*** Data for analysis Section Begins ***

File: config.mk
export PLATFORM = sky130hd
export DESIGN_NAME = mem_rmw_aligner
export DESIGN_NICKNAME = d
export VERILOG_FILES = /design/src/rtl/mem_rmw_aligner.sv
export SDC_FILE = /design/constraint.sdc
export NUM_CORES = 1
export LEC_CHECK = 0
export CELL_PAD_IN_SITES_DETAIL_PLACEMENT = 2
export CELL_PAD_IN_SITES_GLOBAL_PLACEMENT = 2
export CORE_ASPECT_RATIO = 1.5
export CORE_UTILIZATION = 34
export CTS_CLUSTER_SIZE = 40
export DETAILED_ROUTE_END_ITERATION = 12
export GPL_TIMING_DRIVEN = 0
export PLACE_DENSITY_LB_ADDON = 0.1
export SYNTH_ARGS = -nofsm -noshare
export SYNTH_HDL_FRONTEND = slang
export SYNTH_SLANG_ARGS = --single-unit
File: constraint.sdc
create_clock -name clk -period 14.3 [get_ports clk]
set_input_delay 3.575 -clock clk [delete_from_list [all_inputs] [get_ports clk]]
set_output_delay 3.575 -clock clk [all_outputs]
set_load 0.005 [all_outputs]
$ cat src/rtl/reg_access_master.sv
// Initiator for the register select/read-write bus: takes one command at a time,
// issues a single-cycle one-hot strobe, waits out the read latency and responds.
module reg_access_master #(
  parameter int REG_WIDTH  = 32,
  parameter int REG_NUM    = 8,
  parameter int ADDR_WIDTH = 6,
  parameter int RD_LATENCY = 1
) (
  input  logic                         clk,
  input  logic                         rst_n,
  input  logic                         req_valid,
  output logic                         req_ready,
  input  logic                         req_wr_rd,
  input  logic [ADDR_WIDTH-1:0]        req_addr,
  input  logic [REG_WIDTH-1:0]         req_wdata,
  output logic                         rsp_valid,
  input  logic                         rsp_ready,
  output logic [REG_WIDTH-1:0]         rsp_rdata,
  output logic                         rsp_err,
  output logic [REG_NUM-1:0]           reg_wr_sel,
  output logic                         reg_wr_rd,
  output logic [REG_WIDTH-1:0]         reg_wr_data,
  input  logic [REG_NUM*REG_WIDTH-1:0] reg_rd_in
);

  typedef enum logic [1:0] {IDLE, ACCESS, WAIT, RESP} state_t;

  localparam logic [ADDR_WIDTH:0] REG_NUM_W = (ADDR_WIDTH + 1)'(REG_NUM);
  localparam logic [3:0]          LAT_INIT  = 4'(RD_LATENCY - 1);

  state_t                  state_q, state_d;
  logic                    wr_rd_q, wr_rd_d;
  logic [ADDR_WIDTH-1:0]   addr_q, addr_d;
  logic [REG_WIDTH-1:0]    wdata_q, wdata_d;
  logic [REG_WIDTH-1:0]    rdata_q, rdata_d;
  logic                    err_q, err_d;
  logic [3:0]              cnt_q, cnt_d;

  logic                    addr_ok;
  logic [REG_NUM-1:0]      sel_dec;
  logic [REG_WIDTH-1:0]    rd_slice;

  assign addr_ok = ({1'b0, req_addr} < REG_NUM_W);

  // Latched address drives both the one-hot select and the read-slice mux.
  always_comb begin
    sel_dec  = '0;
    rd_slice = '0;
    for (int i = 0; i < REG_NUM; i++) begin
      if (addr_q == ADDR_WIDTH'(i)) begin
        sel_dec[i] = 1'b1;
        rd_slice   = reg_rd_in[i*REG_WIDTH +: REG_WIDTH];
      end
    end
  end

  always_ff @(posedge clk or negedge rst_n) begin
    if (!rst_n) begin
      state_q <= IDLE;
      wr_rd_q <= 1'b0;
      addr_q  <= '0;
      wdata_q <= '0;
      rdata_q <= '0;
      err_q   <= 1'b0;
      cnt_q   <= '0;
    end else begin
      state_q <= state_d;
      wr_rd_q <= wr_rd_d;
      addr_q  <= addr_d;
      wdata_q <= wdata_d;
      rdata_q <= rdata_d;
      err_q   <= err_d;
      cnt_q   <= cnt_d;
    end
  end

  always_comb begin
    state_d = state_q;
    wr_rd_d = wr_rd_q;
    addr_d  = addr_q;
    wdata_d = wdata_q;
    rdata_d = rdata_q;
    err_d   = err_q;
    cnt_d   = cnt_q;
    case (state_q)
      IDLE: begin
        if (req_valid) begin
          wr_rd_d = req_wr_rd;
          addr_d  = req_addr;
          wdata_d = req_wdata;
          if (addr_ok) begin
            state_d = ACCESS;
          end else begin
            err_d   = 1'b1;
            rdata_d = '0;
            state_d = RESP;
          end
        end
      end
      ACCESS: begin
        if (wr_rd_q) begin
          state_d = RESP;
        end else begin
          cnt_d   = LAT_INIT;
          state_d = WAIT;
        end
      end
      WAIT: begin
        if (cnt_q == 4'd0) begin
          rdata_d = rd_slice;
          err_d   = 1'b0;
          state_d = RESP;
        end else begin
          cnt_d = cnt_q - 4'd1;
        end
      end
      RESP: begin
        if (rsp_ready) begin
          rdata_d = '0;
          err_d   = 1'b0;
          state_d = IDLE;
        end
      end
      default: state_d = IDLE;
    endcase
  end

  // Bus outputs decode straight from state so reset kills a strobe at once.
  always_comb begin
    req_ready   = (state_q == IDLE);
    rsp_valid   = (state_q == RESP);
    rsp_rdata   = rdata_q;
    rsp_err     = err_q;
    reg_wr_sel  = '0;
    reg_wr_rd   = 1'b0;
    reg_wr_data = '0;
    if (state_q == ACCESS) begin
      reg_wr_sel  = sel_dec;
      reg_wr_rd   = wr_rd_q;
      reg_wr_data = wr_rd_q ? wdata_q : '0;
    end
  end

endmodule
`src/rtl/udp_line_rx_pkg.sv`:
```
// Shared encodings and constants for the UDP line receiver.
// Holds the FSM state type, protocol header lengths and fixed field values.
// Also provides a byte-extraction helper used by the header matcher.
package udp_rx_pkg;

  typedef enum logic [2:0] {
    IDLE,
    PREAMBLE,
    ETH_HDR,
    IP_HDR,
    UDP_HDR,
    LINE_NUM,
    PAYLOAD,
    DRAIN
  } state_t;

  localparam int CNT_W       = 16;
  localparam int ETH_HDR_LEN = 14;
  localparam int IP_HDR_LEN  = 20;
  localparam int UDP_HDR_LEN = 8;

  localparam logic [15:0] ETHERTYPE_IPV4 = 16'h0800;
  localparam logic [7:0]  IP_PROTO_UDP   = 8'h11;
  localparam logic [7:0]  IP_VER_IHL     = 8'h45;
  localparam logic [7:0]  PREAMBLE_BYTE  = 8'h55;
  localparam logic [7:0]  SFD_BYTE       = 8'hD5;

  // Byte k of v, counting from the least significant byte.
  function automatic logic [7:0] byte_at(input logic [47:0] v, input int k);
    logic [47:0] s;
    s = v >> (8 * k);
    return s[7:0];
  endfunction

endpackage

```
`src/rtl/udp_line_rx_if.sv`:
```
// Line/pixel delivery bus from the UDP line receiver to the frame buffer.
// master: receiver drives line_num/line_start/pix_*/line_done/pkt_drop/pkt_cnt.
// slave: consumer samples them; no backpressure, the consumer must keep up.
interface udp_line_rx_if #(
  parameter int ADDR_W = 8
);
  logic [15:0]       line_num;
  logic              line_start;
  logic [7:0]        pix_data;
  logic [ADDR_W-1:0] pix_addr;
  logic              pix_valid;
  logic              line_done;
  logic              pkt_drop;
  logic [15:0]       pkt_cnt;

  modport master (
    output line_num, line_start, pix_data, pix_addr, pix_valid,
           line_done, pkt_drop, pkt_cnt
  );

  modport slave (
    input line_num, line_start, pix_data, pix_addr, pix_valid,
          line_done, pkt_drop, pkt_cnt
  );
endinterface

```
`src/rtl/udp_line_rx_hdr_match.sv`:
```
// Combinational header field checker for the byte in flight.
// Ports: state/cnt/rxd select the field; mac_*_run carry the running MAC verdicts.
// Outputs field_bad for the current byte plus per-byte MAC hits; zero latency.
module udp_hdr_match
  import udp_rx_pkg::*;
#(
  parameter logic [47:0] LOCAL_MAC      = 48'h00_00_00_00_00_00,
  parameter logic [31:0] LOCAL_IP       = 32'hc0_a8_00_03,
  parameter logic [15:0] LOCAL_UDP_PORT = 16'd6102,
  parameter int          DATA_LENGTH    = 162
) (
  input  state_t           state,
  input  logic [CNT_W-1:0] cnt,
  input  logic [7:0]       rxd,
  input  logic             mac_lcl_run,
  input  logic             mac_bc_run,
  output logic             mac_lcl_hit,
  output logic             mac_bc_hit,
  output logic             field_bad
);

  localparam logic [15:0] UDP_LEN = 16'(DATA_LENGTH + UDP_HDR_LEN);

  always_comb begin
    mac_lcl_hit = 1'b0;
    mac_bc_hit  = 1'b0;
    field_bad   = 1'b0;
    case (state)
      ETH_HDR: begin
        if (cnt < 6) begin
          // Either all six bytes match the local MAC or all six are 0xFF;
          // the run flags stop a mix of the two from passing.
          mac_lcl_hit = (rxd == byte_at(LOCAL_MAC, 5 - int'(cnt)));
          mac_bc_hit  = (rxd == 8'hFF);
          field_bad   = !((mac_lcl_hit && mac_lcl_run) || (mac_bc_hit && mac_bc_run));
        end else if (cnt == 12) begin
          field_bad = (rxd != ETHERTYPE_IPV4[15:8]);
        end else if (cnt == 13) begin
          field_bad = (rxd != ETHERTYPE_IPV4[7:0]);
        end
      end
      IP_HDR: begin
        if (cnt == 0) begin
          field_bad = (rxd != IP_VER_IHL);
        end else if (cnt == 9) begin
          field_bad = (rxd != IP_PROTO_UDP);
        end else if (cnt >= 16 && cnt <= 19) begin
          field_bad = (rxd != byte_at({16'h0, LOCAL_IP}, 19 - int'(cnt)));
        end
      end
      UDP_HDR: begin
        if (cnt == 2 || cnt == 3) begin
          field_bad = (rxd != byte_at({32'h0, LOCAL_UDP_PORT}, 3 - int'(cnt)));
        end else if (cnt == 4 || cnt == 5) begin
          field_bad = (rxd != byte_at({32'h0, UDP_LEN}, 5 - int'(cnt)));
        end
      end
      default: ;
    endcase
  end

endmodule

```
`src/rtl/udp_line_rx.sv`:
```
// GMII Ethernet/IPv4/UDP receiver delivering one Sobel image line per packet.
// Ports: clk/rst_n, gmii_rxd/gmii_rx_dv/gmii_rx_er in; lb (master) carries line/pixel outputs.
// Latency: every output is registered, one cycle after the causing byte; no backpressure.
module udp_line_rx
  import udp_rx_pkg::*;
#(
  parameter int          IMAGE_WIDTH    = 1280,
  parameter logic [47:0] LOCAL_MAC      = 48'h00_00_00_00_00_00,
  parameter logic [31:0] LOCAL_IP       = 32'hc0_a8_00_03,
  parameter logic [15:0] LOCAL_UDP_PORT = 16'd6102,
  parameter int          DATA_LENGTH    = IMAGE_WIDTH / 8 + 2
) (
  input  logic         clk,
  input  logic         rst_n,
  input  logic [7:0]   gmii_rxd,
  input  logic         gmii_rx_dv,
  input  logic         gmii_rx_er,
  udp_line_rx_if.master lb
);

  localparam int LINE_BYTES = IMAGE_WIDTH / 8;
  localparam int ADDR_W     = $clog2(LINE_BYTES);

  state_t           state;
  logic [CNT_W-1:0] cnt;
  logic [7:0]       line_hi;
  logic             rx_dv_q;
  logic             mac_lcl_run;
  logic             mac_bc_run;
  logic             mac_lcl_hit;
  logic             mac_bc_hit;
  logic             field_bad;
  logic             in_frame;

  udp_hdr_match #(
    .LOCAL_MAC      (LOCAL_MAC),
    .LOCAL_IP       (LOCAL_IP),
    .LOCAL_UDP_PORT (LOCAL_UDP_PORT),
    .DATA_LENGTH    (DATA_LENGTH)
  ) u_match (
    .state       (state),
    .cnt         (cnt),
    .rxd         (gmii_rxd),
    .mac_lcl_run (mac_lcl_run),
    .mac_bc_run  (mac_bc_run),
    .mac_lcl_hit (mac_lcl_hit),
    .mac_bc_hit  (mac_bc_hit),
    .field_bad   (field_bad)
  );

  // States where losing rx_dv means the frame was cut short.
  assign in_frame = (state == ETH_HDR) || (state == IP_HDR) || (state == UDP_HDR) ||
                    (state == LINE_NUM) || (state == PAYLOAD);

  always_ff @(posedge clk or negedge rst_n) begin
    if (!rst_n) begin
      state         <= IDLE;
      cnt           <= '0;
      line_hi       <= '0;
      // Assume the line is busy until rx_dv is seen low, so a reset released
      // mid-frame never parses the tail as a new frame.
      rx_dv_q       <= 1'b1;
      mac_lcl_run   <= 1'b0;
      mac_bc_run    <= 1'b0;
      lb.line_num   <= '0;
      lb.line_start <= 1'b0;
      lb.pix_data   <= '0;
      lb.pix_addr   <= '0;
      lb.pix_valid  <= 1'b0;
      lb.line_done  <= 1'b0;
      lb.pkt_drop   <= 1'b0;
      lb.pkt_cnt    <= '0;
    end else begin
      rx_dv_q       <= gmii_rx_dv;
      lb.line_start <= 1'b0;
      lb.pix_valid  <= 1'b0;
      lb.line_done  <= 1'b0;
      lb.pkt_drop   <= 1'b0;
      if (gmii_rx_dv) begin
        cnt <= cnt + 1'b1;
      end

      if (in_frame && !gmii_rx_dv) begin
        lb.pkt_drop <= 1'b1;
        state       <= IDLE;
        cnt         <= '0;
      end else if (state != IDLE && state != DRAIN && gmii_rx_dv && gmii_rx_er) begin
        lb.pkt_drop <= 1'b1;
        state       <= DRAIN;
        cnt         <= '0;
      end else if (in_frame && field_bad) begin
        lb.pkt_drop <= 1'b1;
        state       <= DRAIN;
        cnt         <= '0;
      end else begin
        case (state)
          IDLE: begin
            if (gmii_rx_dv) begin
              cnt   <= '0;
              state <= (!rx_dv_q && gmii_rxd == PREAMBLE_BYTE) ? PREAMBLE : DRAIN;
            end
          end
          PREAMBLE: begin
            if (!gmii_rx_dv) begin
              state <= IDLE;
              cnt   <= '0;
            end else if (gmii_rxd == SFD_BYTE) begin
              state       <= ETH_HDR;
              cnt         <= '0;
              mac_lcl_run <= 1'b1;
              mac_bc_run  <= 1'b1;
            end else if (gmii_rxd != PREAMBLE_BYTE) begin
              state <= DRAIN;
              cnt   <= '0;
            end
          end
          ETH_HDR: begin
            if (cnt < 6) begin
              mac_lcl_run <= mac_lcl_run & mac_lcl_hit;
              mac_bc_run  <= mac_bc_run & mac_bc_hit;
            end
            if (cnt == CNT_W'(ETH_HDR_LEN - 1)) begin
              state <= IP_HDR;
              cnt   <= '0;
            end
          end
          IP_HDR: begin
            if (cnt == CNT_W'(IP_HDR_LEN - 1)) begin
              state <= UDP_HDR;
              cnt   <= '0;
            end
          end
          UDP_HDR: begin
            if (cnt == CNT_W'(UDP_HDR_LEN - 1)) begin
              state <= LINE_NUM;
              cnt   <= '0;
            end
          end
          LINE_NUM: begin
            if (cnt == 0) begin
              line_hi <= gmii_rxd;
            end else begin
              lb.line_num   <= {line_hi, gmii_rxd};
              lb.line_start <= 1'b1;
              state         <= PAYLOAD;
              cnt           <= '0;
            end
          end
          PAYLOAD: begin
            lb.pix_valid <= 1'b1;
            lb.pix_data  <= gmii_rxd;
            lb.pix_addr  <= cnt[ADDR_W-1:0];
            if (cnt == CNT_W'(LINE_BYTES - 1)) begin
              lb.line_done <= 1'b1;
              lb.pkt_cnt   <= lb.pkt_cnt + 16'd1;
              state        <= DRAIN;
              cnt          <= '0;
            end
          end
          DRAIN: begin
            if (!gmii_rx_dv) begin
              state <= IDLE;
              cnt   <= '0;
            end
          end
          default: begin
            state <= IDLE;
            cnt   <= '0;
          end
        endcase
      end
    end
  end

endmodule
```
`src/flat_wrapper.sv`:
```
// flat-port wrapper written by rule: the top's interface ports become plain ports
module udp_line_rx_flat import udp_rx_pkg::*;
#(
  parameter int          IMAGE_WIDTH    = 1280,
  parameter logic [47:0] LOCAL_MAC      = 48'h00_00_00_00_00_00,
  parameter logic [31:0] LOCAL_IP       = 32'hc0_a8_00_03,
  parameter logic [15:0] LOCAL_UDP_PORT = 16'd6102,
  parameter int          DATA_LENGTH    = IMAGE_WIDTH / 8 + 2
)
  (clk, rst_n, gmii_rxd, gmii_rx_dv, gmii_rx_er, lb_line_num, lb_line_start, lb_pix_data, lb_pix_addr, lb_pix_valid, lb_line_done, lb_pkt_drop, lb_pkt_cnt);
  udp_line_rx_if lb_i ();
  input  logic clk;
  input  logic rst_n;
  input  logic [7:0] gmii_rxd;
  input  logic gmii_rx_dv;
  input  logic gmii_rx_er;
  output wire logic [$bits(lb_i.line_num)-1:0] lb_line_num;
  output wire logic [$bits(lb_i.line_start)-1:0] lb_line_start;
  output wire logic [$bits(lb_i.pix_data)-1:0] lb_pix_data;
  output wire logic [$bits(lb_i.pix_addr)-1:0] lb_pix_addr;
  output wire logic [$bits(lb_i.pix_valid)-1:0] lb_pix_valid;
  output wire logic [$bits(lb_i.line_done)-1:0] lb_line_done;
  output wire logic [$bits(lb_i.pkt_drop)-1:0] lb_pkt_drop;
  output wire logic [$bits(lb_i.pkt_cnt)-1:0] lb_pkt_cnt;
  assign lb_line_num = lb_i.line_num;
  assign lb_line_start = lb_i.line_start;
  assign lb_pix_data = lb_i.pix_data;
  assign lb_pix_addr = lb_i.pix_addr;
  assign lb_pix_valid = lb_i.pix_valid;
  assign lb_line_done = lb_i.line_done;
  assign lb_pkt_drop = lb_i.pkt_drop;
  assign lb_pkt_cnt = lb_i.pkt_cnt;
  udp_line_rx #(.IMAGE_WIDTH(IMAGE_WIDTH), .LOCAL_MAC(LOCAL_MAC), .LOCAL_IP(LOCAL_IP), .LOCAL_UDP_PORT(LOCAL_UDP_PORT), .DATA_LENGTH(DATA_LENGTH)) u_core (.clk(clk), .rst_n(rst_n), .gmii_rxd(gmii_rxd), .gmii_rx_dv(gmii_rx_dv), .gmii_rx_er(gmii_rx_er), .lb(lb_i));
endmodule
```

*** Data for analysis Section Ends ***

Your assignment: In the material above, how many lines include the string "receiver"? State the number alone.

Exercise output: 4